Roche has published data from the Phase III SAkuraSky study of the investigational medicine satralizumab for the treatment of neuromyelitis optica spectrum disorder (NMOSD).
People with NMOSD experience unpredictable, severe relapses that directly cause cumulative, permanent, neurological damage and disability. The condition is often misdiagnosed as multiple sclerosis.
Satralizumab inhibits interleukin-6 (IL-6) signalling, which is believed to play a key role in the inflammation that occurs in people with NMOSD. Satralizumab can be self-administered every four weeks by subcutaneous injection.
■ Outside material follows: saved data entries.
$ cat config.mk
export PLATFORM = sky130hd
export DESIGN_NAME = exact_size_block_pool_unit
export DESIGN_NICKNAME = d
export VERILOG_FILES = /design/src/esbp_pkg.sv /design/src/esbp_datapath.sv /design/src/esbp_ctrl.sv /design/src/exact_size_block_pool_unit.sv
export SDC_FILE = /design/constraint.sdc
export NUM_CORES = 2
export LEC_CHECK = 0
export BUFFER_PORTS_ARGS = -buffer_cell sky130_fd_sc_hd__buf_2
export CAP_MARGIN = 20
export CORE_MARGIN = 8
export CORE_UTILIZATION = 23
export DETAILED_ROUTE_END_ITERATION = 8
export GPL_ROUTABILITY_DRIVEN = 0
export PLACE_DENSITY = 0.34
export SKIP_LAST_GASP = 1
export SYNTH_ARGS = -nofsm -noshare
export SYNTH_HDL_FRONTEND = slang
export SYNTH_SLANG_ARGS = --single-unit
$ cat constraint.sdc
create_clock -name clk -period 25.5 [get_ports clk]
set_clock_uncertainty 0.05 [all_clocks]
set_input_delay 1.275 -clock clk [delete_from_list [all_inputs] [get_ports clk]]
set_output_delay 1.275 -clock clk [all_outputs]
set_load 0.02 [all_outputs]
$ cat src/esbp_pkg.sv
// package for the exact-size block pool: widths, payload structs, op codes, states
// used by every module of the block

package esbp_pkg;

    localparam int POOL_DEPTH = 16;
    localparam int STAT_DEPTH = 16;
    localparam int PIDX_W = $clog2(POOL_DEPTH);
    localparam int SIDX_W = $clog2(STAT_DEPTH);
    localparam int AGE_W = $clog2(POOL_DEPTH);
    localparam int HANDLE_W = 48;
    localparam int SIZE_W = 32;
    localparam int COUNT_W = 16;
    localparam logic [COUNT_W-1:0] COUNT_MAX = '1;

    typedef enum logic [1:0] {
        OP_ACQUIRE = 2'd0,
        OP_RELEASE = 2'd1,
        OP_DRAIN   = 2'd2,
        OP_NONE    = 2'd3
    } op_t;

    typedef struct packed {
        logic [1:0]          operation;
        logic [SIZE_W-1:0]   size_bytes;
        logic [HANDLE_W-1:0] handle_in;
        logic                free_to_device;
    } in_item_t;

    typedef struct packed {
        logic                hit;
        logic [HANDLE_W-1:0] handle_out;
        logic                handle_valid;
        logic [COUNT_W-1:0]  serve_count;
        logic                pool_full;
        logic                stats_full;
        logic                last;
    } out_item_t;

    typedef enum logic [2:0] {
        ST_IDLE,
        ST_EXEC,
        ST_DRAIN,
        ST_OUT
    } state_t;

    // controller to datapath
    typedef struct packed {
        logic load;       // capture input item and match vectors
        logic exec;       // perform acquire / release / simple result
        logic drain_step; // emit the current drain handle
        logic drain_clear;
    } ctrl_t;

    // datapath to controller
    typedef struct packed {
        logic is_drain;
        logic is_drain_emit;
        logic drain_last;
    } stat_t;

endpackage

$ cat src/esbp_datapath.sv
// datapath of the exact-size block pool: pool and count tables, tag compare, result register
// depends on esbp_pkg

module esbp_datapath
    import esbp_pkg::*;
(
    input  logic      clk,
    input  logic      rst_n,
    input  in_item_t  item_in,
    input  ctrl_t     ctrl,
    output stat_t     status,
    output out_item_t result
);

    logic [HANDLE_W-1:0] entry_handle_reg [POOL_DEPTH];
    logic [SIZE_W-1:0]   entry_size_reg [POOL_DEPTH];
    logic [AGE_W-1:0]    entry_age_reg [POOL_DEPTH];
    logic [POOL_DEPTH-1:0] entry_valid_reg;
    logic [SIZE_W-1:0]   stat_size_reg [STAT_DEPTH];
    logic [COUNT_W-1:0]  stat_count_reg [STAT_DEPTH];
    logic [STAT_DEPTH-1:0] stat_valid_reg;

    in_item_t item_reg;
    logic [POOL_DEPTH-1:0] pmatch_reg;
    logic [STAT_DEPTH-1:0] smatch_reg;
    logic [AGE_W:0] drain_age_reg;
    logic [AGE_W:0] total_reg;
    out_item_t result_reg;
    out_item_t result_next;

    // first stage: parallel tag compare against the incoming item
    logic [POOL_DEPTH-1:0] pmatch_next;
    logic [STAT_DEPTH-1:0] smatch_next;
    always_comb
    begin
        for (int i = 0; i < POOL_DEPTH; i++)
            pmatch_next[i] = entry_valid_reg[i] && entry_size_reg[i] == item_in.size_bytes;
        for (int i = 0; i < STAT_DEPTH; i++)
            smatch_next[i] = stat_valid_reg[i] && stat_size_reg[i] == item_in.size_bytes;
    end

    // second stage: selections from the registered match vectors
    logic              best_found;
    logic [PIDX_W-1:0] best_idx;
    logic [AGE_W-1:0]  best_age;
    logic              s_found;
    logic [SIDX_W-1:0] s_idx;
    logic              s_free_found;
    logic [SIDX_W-1:0] s_free_idx;
    logic              p_free_found;
    logic [PIDX_W-1:0] p_free_idx;
    logic [AGE_W:0]    valid_cnt;
    logic [PIDX_W-1:0] drain_idx;
    always_comb
    begin
        best_found = 1'b0;
        best_idx = '0;
        best_age = '0;
        s_found = 1'b0;
        s_idx = '0;
        s_free_found = 1'b0;
        s_free_idx = '0;
        p_free_found = 1'b0;
        p_free_idx = '0;
        valid_cnt = '0;
        drain_idx = '0;
        // ages of valid entries are distinct, so the lowest matching age is a one-hot pick
        for (int i = 0; i < POOL_DEPTH; i++)
        begin
            if (pmatch_reg[i] && (!best_found || entry_age_reg[i] < best_age))
            begin
                best_found = 1'b1;
                best_idx = PIDX_W'(i);
                best_age = entry_age_reg[i];
            end
            if (!entry_valid_reg[i] && !p_free_found)
            begin
                p_free_found = 1'b1;
                p_free_idx = PIDX_W'(i);
            end
            valid_cnt = valid_cnt + (AGE_W+1)'(entry_valid_reg[i]);
            if (entry_valid_reg[i] && {1'b0, entry_age_reg[i]} == drain_age_reg)
                drain_idx = PIDX_W'(i);
        end
        for (int i = 0; i < STAT_DEPTH; i++)
        begin
            if (smatch_reg[i])
            begin
                s_found = 1'b1;
                s_idx = SIDX_W'(i);
            end
            if (!stat_valid_reg[i] && !s_free_found)
            begin
                s_free_found = 1'b1;
                s_free_idx = SIDX_W'(i);
            end
        end
    end

    logic              s_ok;
    logic [SIDX_W-1:0] s_use;
    logic [COUNT_W-1:0] s_cur;
    logic [COUNT_W-1:0] s_inc;
    assign s_ok  = s_found || s_free_found;
    assign s_use = s_found ? s_idx : s_free_idx;
    assign s_cur = s_found ? stat_count_reg[s_idx] : '0;
    assign s_inc = (s_cur == COUNT_MAX) ? s_cur : s_cur + COUNT_W'(1);

    assign status.is_drain = item_reg.operation == OP_DRAIN;
    assign status.is_drain_emit = item_reg.operation == OP_DRAIN && item_reg.free_to_device
                                  && total_reg != '0;
    assign status.drain_last = drain_age_reg + (AGE_W+1)'(1) == total_reg;

    always_comb
    begin
        result_next = '0;
        result_next.last = 1'b1;
        if (ctrl.drain_step)
        begin
            result_next.handle_out = entry_handle_reg[drain_idx];
            result_next.handle_valid = 1'b1;
            result_next.last = status.drain_last;
        end
        else if (item_reg.operation == OP_ACQUIRE)
        begin
            result_next.hit = best_found;
            result_next.handle_valid = best_found;
            result_next.handle_out = best_found ? entry_handle_reg[best_idx] : '0;
            result_next.serve_count = !s_ok ? '0 : (best_found ? s_inc : s_cur);
            result_next.stats_full = !s_ok;
        end
        else if (item_reg.operation == OP_RELEASE)
            result_next.pool_full = !p_free_found;
    end

    always_ff @(posedge clk or negedge rst_n)
    begin
        if (!rst_n)
        begin
            entry_valid_reg <= '0;
            stat_valid_reg <= '0;
            for (int i = 0; i < POOL_DEPTH; i++)
                entry_age_reg[i] <= '0;
            for (int i = 0; i < STAT_DEPTH; i++)
                stat_count_reg[i] <= '0;
            drain_age_reg <= '0;
            total_reg <= '0;
        end
        else
        begin
            if (ctrl.load)
            begin
                drain_age_reg <= '0;
                total_reg <= valid_cnt;
            end
            if (ctrl.exec)
            begin
                unique case (op_t'(item_reg.operation))
                    OP_ACQUIRE:
                    begin
                        if (!s_found && s_free_found)
                            stat_valid_reg[s_free_idx] <= 1'b1;
                        if (s_ok)
                            stat_count_reg[s_use] <= best_found ? s_inc : s_cur;
                        if (best_found)
                        begin
                            entry_valid_reg[best_idx] <= 1'b0;
                            for (int i = 0; i < POOL_DEPTH; i++)
                                if (entry_valid_reg[i] && entry_age_reg[i] > best_age)
                                    entry_age_reg[i] <= entry_age_reg[i] - AGE_W'(1);
                        end
                    end
                    OP_RELEASE:
                    begin
                        if (p_free_found)
                        begin
                            for (int i = 0; i < POOL_DEPTH; i++)
                                if (entry_valid_reg[i])
                                    entry_age_reg[i] <= entry_age_reg[i] + AGE_W'(1);
                            entry_valid_reg[p_free_idx] <= 1'b1;
                            entry_age_reg[p_free_idx] <= '0;
                        end
                    end
                    default:
                    begin
                    end
                endcase
            end
            if (ctrl.drain_step)
                drain_age_reg <= drain_age_reg + (AGE_W+1)'(1);
            if (ctrl.drain_clear)
            begin
                entry_valid_reg <= '0;
                stat_valid_reg <= '0;
                for (int i = 0; i < STAT_DEPTH; i++)
                    stat_count_reg[i] <= '0;
            end
        end
    end

    // payload registers, no reset
    always_ff @(posedge clk)
    begin
        if (ctrl.load)
        begin
            item_reg <= item_in;
            pmatch_reg <= pmatch_next;
            smatch_reg <= smatch_next;
        end
        if (ctrl.exec && item_reg.operation == OP_RELEASE && p_free_found)
        begin
            entry_handle_reg[p_free_idx] <= item_reg.handle_in;
            entry_size_reg[p_free_idx] <= item_reg.size_bytes;
        end
        if (ctrl.exec && item_reg.operation == OP_ACQUIRE && !s_found && s_free_found)
            stat_size_reg[s_free_idx] <= item_reg.size_bytes;
        if (ctrl.exec || ctrl.drain_step)
            result_reg <= result_next;
    end

    assign result = result_reg;

    a_ages_below_count: assert property (@(posedge clk) disable iff (!rst_n)
        ctrl.drain_step |-> drain_age_reg < total_reg)
        else $error("drain walked past the pooled entries");
    a_release_sets_valid: assert property (@(posedge clk) disable iff (!rst_n)
        (ctrl.exec && item_reg.operation == OP_RELEASE && p_free_found)
        |=> entry_valid_reg != '0)
        else $error("release left the pool empty");
    a_drain_clears: assert property (@(posedge clk) disable iff (!rst_n)
        ctrl.drain_clear |=> entry_valid_reg == '0 && stat_valid_reg == '0)
        else $error("drain did not clear the tables");

endmodule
Published in the New England Journal of Medicine (NEJM), results highlight that in the overall study population, only eight of 41 patients (20%) treated with satralizumab in combination with baseline immunosuppressant therapy experienced a protocol-defined relapse (PDR) compared to 18 of 42 patients (43%) treated with placebo in combination with baseline therapy.
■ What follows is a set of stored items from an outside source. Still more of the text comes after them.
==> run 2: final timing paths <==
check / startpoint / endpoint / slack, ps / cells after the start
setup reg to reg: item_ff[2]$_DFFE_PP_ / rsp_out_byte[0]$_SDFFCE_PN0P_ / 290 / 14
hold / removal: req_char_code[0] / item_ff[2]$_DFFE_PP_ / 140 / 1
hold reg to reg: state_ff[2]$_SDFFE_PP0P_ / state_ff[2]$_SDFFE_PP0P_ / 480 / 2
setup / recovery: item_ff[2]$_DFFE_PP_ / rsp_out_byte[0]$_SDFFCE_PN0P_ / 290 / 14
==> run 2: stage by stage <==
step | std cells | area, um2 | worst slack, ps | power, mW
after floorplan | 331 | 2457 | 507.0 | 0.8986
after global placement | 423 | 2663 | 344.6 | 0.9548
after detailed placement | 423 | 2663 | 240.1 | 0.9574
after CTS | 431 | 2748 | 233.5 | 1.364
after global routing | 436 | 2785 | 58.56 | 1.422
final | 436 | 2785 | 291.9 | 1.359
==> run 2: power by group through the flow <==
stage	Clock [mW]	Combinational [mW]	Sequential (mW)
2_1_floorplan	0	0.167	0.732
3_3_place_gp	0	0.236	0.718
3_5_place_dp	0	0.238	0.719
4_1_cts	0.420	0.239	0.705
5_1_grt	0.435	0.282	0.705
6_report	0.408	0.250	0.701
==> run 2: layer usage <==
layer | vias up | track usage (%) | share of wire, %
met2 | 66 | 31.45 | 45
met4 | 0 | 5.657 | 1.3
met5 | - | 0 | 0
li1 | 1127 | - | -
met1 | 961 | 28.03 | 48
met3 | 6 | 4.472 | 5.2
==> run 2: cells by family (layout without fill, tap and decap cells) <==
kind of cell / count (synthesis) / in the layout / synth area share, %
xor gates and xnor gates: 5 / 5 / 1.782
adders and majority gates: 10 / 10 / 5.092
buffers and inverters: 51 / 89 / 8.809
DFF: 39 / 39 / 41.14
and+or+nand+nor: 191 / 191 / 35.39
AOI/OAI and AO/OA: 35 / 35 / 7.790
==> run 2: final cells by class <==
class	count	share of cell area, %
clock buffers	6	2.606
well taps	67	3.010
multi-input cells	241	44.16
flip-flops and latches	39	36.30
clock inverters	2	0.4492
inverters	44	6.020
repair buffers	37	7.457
===== src/rtl/assert_macros.svh =====
// Assertion macros shared by the timer queue RTL.
// Expects a clock clk_i and an active-low reset rst_ni in the including scope.
`ifndef ASSERT_MACROS_SVH
`define ASSERT_MACROS_SVH

// Property that must hold at every clock edge outside reset.
`define ASSERT_PROP(lbl, prop, msg) \
  lbl: assert property (@(posedge clk_i) disable iff (!rst_ni) (prop)) else $error(msg);

// Condition that must never be seen at a clock edge outside reset.
`define ASSERT_NEVER(lbl, cond, msg) \
  `ASSERT_PROP(lbl, !(cond), msg)

`endif


===== src/rtl/dlq_pkg.sv =====
// Types and constants of the deadline timer queue.
// Used by dlq_cell, deadline_timer_queue_unit, timer_queue_checker and tb; depends on nothing else.
package dlq_pkg;

  localparam int unsigned TimeW     = 63;
  localparam int unsigned PeriodW   = 32;
  localparam int unsigned MinDelayW = 20;
  localparam int unsigned OutIdW    = 4;
  // Wide enough for any slot id up to the largest supported depth.
  localparam int unsigned MaxIdW    = 6;
  localparam int unsigned MaxRes    = 16;
  localparam int unsigned ResCntW   = $clog2(MaxRes + 1);
  localparam int unsigned ResIdxW   = $clog2(MaxRes);

  localparam logic [MinDelayW-1:0] MinDelayReset = MinDelayW'(100);

  localparam logic CmdAdd  = 1'b0;
  localparam logic CmdTick = 1'b1;

  typedef enum logic [1:0] {
    StAdded   = 2'd0,
    StExpired = 2'd1,
    StNone    = 2'd2,
    StFull    = 2'd3
  } dlq_status_e;

  typedef struct packed {
    logic               cmd;
    logic [TimeW-1:0]   now;
    logic [TimeW-1:0]   deadline;
    logic [PeriodW-1:0] period;
  } dlq_item_t;

  typedef struct packed {
    dlq_status_e        status;
    logic [OutIdW-1:0]  timer_id;
    logic               earliest_changed;
    logic               next_valid;
    logic [TimeW-1:0]   next_delay;
    logic               last;
  } dlq_result_t;

  // Broadcast from the controller to every cell.
  typedef struct packed {
    logic               wr_en;
    logic               pick_en;
    logic               clr_pick;
    logic [MaxIdW-1:0]  idx;
    logic [TimeW-1:0]   now;
    logic [TimeW-1:0]   deadline;
    logic [PeriodW-1:0] period;
  } dlq_cmd_t;

  // Running search results handed from cell to cell.
  typedef struct packed {
    logic              sel_vld;
    logic [TimeW-1:0]  sel_dl;
    logic [MaxIdW-1:0] sel_id;
    logic              min_vld;
    logic [TimeW-1:0]  min_dl;
    logic              free_vld;
    logic [MaxIdW-1:0] free_id;
  } dlq_acc_t;

endpackage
Importantly, 89%, 78% and 74% of patients on satralizumab in combination with baseline therapy were relapse-free at weeks 48, 96 and 144 compared to 66%, 59% and 49% with placebo in combination with baseline therapy.
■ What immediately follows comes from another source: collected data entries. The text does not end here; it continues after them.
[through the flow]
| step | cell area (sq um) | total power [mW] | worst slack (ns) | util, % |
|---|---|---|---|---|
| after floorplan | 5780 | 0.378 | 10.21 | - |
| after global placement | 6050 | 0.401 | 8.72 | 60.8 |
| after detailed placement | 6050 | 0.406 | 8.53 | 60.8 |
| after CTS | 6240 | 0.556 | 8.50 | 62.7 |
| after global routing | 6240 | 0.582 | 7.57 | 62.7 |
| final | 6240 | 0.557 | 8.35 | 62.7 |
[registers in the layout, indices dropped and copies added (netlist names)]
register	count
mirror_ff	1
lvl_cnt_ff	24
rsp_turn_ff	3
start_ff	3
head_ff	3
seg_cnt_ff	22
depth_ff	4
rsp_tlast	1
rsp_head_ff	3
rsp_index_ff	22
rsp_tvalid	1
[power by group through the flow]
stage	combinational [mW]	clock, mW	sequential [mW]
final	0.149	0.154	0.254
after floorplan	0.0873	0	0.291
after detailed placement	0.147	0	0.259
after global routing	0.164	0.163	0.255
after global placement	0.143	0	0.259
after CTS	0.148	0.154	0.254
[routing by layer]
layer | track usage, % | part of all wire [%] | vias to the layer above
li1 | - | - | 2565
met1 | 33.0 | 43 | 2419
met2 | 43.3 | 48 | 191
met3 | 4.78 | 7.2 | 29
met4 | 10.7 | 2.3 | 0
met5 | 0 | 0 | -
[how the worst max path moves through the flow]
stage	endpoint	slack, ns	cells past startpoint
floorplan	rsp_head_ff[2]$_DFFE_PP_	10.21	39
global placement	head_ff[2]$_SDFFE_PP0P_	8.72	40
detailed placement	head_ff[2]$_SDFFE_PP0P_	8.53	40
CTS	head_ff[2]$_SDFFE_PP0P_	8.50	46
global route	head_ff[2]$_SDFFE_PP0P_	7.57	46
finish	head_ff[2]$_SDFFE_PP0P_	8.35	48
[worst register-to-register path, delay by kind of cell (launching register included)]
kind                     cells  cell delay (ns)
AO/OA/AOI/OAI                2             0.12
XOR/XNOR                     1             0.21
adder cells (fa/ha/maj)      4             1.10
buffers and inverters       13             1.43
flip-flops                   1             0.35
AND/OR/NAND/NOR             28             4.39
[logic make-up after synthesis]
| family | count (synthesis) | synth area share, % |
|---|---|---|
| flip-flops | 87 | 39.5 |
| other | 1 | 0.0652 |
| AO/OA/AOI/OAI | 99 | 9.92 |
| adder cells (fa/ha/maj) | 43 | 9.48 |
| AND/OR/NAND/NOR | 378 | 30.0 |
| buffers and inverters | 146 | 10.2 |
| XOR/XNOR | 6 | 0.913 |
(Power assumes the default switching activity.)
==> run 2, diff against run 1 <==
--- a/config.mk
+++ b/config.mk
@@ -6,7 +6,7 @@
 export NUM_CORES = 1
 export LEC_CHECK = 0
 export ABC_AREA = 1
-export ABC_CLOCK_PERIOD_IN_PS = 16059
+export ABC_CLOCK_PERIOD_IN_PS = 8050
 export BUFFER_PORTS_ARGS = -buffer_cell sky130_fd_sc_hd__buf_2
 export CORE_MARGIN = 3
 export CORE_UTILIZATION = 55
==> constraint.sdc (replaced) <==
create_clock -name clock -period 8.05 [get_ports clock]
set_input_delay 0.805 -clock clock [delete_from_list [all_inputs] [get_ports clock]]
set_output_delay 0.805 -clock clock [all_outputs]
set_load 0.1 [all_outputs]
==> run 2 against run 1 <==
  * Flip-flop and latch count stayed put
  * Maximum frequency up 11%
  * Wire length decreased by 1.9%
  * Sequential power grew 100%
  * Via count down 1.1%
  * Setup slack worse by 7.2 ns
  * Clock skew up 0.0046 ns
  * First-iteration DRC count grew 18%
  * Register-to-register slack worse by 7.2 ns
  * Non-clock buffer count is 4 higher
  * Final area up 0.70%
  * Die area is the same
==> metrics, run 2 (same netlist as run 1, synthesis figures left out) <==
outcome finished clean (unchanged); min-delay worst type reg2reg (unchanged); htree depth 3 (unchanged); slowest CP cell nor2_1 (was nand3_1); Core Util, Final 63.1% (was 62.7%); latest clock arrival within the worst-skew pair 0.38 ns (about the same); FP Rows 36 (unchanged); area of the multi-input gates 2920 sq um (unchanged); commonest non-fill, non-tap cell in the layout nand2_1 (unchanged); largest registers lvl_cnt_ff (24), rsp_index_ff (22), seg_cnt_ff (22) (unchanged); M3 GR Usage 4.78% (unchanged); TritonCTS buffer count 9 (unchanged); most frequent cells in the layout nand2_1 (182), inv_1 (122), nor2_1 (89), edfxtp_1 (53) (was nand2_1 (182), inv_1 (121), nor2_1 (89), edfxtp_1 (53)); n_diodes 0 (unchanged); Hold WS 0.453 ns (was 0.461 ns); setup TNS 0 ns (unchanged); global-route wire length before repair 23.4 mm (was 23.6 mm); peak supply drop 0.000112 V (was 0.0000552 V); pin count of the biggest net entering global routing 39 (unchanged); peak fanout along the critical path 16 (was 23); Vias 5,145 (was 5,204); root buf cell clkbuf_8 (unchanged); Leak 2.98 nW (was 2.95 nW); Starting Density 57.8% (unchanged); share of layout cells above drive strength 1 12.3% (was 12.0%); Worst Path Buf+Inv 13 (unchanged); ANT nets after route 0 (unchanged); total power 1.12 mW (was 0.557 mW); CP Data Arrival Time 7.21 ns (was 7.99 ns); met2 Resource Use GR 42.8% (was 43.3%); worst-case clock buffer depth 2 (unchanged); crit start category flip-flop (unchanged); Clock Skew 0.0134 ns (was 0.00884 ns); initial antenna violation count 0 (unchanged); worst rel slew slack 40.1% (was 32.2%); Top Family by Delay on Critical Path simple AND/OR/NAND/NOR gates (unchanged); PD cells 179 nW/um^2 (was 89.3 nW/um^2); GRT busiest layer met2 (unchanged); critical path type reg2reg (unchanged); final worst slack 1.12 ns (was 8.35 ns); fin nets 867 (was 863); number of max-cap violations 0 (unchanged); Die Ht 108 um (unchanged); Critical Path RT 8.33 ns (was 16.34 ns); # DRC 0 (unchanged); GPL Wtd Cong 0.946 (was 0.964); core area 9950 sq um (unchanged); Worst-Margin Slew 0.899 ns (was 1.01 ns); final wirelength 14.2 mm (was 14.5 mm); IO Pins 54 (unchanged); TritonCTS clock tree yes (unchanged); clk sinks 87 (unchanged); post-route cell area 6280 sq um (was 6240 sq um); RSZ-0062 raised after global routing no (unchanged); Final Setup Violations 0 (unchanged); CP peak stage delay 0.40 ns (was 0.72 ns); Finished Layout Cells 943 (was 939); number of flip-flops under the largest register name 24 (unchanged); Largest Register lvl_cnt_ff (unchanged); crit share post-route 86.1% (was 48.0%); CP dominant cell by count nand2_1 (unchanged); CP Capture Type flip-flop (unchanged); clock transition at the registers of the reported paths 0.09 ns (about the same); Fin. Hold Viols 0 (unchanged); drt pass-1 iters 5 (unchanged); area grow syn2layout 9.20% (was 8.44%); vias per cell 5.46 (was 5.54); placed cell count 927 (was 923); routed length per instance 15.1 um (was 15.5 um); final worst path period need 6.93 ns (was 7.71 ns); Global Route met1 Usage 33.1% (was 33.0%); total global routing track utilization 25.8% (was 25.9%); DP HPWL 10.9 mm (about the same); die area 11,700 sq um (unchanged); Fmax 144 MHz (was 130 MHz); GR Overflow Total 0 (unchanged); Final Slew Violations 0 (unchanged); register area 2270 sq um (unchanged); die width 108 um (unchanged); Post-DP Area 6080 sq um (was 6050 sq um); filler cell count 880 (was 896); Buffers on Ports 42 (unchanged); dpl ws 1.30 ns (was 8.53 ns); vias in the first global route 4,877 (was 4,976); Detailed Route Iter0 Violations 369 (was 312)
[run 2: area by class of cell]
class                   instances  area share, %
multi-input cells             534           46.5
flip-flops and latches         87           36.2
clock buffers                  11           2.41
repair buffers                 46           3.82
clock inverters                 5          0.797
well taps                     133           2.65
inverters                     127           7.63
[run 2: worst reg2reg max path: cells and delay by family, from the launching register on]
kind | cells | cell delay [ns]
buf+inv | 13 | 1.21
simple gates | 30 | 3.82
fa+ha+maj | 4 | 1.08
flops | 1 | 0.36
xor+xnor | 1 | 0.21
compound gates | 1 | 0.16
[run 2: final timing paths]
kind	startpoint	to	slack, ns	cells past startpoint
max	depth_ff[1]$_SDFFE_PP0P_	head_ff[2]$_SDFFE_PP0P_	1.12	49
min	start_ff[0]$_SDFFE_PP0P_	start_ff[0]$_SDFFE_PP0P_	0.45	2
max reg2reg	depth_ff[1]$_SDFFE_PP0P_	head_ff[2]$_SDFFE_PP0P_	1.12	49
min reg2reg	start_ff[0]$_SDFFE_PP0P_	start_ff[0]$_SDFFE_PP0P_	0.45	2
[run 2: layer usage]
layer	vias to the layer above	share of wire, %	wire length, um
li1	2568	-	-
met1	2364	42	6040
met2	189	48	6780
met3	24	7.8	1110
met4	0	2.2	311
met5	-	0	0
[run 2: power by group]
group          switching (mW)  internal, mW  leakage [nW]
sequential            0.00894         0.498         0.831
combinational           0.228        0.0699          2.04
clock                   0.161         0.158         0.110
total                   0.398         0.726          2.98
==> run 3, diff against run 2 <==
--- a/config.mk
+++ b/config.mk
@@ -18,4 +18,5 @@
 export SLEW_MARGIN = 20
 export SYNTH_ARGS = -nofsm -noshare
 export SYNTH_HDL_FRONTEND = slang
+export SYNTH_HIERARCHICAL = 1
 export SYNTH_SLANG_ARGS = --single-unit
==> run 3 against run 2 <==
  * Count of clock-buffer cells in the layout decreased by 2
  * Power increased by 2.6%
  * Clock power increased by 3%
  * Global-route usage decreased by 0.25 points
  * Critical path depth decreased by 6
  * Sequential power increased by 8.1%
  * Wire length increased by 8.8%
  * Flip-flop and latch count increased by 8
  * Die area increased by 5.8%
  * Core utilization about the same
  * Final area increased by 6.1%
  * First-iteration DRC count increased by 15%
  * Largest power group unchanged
Notably, the intention-to-treat (ITT) population studied included both aquaporin-4 (AQP4-IgG) seropositive and seronegative patients, reflecting a real-world population of adolescents and adults (age 13-73 years) with NMOSD. People who are AQP4-IgG seropositive tend to experience a more severe disease course.
In the AQP4-IgG seropositive subgroup analysis, three of 27 patients (11%) treated with satralizumab experienced a PDR compared to 12 of 28 patients (43%) treated with placebo.
In the AQP4-IgG seronegative subgroup analysis, five of 14 patients (36%) treated with satralizumab experienced a PDR compared to six of 14 patients (43%) receiving placebo.
Overall, the proportion of patients with serious adverse events was similar between the satralizumab and placebo treatment groups. A lower rate of infections (including serious infections) was observed in patients treated with satralizumab compared with the placebo group.
Most adverse events were mild-to-moderate, and the most common adverse events in the satralizumab group were upper respiratory tract infection, nasopharyngitis (common cold) and headache.
In October 2019, the European Medicines Agency (EMA) and the US Food and Drug Administration (FDA) accepted the marketing applications for satralizumab for the treatment of NMOSD, and the EMA granted Accelerated Assessment.
The EMA’s Committee for Medicinal Products for Human Use (CHMP) recommendation and the FDA decision are expected in 2020.